Como fica a hegemonia na Europa no período pós pandemia?
As posições ficaram muito claras no tabuleiro europeu, tanto em questões econômicas, como sanitárias. Países que adotaram rapidamente medidas de isolamento social, como Alemanha, Áustria e Portugal, saíram antes da crise e começaram uma transição para a vida normal, além de minorarem os efeitos econômicos. Países que não obedeceram aos conselhos de cientistas, como Itália, Espanha e Suécia, além de viverem dramas nacionais com o número de óbitos e infectados, demorarão mais para se recuperarem economicamente. Outras nações como Reino Unido e França, antes potências hegemônicas europeias, por demorarem a adotar medidas de distanciamento social, também sofrerão os impactos políticos da pandemia. Apesar disso, a União Europeia se mostrou eficiente quanto às suas instituições políticas e financeiras, que já anunciaram fundos bilionários para a reconstrução dos países do bloco e fora deste. Percebo um papel cada vez maior de Berlim nas decisões da União Europeia e nos rumos do bloco.
Já se pode medir alguma tendência nas eleições norte-americanas com a crise da Covid-19?
A pandemia da Covid-19 atingiu as primárias do Partido Democrata no seu auge, quando a disputa se acirrava entre o ex-vice-presidente Joe Biden e o senador Bernie Sanders. Biden acabou conquistando a maioria dos delegados e já recebeu o apoio de Sanders e a benção política de Obama e do establishment democrata para enfrentar Donald Trump em novembro. É muito difícil de mensurar qual será o impacto resultante da pandemia nas eleições do final do ano, uma vez que Trump se mostrou muito aquém do desejado para mitigar os efeitos econômicos, financeiros e sanitários da Covid-19, com dezenas de milhares de óbitos, mais do que a própria Guerra do Vietnã vitimou, preferindo salvar bancos do que injetar mais recursos no insuficiente sistema de saúde norte-americano. Entretanto, Biden não possui unanimidade nem no seu partido, muito menos nacionalmente. Outra variável nesta questão é até quando o distanciamento social continuará nos Estados Unidos, o que poderá impactar os eventos de campanha, as convenções nacionais e os próprios debates, que são os pilares das eleições norte-americanas. Vejo o eleitorado norte-americano muito dividido com as duas opções e extremamente insatisfeito com as políticas federais adotadas de combate à pandemia. Assim como no Brasil, sairão fortalecidos os governadores que agiram rapidamente nas medidas de isolamento social, socorro aos empregos e empresas e na reestruturação dos seus serviços de saúde.

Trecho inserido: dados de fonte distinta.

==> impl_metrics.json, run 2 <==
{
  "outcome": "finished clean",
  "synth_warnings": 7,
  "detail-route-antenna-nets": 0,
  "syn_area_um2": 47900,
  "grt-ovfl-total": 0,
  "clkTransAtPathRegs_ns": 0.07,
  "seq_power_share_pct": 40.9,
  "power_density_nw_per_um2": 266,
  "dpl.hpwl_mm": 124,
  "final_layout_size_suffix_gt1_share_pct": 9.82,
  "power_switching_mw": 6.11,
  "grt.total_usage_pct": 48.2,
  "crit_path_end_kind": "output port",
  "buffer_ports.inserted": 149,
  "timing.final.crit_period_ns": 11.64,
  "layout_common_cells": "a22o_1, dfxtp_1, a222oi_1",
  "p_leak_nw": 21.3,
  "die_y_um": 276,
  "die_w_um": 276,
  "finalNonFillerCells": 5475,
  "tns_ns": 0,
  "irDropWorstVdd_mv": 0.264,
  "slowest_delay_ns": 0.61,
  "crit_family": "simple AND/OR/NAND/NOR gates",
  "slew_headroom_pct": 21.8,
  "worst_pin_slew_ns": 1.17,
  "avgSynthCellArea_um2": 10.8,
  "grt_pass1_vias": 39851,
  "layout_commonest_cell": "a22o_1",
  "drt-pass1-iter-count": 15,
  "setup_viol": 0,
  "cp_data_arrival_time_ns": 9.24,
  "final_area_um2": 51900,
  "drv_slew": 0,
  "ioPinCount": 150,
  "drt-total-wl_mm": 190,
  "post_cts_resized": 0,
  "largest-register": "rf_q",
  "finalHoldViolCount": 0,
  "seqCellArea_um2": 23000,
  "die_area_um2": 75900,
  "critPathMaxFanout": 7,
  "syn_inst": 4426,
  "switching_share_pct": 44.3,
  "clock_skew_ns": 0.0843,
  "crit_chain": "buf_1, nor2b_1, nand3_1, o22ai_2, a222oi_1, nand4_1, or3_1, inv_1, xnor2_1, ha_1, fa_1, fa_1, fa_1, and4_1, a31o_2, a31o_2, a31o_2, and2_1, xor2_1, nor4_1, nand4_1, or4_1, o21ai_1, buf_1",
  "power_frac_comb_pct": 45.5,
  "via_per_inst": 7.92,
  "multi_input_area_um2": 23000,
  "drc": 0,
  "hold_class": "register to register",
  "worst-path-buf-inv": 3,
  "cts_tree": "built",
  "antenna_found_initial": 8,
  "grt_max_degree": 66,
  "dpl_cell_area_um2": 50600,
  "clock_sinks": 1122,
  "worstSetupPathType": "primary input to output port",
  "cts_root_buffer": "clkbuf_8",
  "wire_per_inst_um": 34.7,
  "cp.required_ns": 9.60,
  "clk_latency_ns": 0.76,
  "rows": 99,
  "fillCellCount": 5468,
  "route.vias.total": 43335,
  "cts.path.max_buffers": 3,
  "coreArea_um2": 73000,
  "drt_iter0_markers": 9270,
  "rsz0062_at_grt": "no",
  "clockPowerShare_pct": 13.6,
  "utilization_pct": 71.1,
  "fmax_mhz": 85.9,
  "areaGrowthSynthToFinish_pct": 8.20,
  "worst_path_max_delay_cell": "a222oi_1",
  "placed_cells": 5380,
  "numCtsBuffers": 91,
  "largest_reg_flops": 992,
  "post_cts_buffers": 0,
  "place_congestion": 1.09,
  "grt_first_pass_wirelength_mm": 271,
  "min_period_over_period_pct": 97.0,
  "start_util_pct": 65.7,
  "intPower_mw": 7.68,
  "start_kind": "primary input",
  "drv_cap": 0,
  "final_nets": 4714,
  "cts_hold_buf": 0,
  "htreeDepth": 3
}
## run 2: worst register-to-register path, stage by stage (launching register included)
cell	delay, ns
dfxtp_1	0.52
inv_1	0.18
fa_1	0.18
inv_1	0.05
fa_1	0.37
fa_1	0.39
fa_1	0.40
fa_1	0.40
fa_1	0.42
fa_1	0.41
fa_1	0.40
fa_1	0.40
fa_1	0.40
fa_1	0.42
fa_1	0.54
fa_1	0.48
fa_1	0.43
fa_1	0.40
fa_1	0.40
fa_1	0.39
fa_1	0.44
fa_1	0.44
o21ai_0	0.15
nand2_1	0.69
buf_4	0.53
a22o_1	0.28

De que forma a crise da Covid-19 afeta a hegemonia do petróleo no oriente médio e, mais especificamente, na disputa entre Arábia Saudita e Rússia?
Há duas semanas tivemos um fato sem precedentes na história, desde 1946, que foi a cotação negativa do preço do petróleo nos EUA, que chegou a U$ -37,63, tudo isso como reflexo da diminuição da demanda global por esta commodity energética. Afirmaria, neste momento, que a disputa entre Arábia Saudita e Rússia está em stand-by, tanto pela demanda diminuída como pelas questões domésticas impostas pela pandemia. Não vejo uma mudança na hegemonia do petróleo no Oriente Médio, mas sim numa nova percepção sobre a necessidade desta commodity em âmbito internacional, seja como combustível fóssil, seja como único produto da pauta de exportação, de Riade até Caracas. A pandemia trará diversos questionamentos, e um deles será justamente até que ponto o Sistema Internacional ainda dependerá do petróleo em suas matrizes econômicas e energéticas. É tempo de os governos nacionais repensarem a sua dependência em uma única commodity e buscarem alternativas energéticas, como a própria Alemanha, Japão e China têm desempenhado.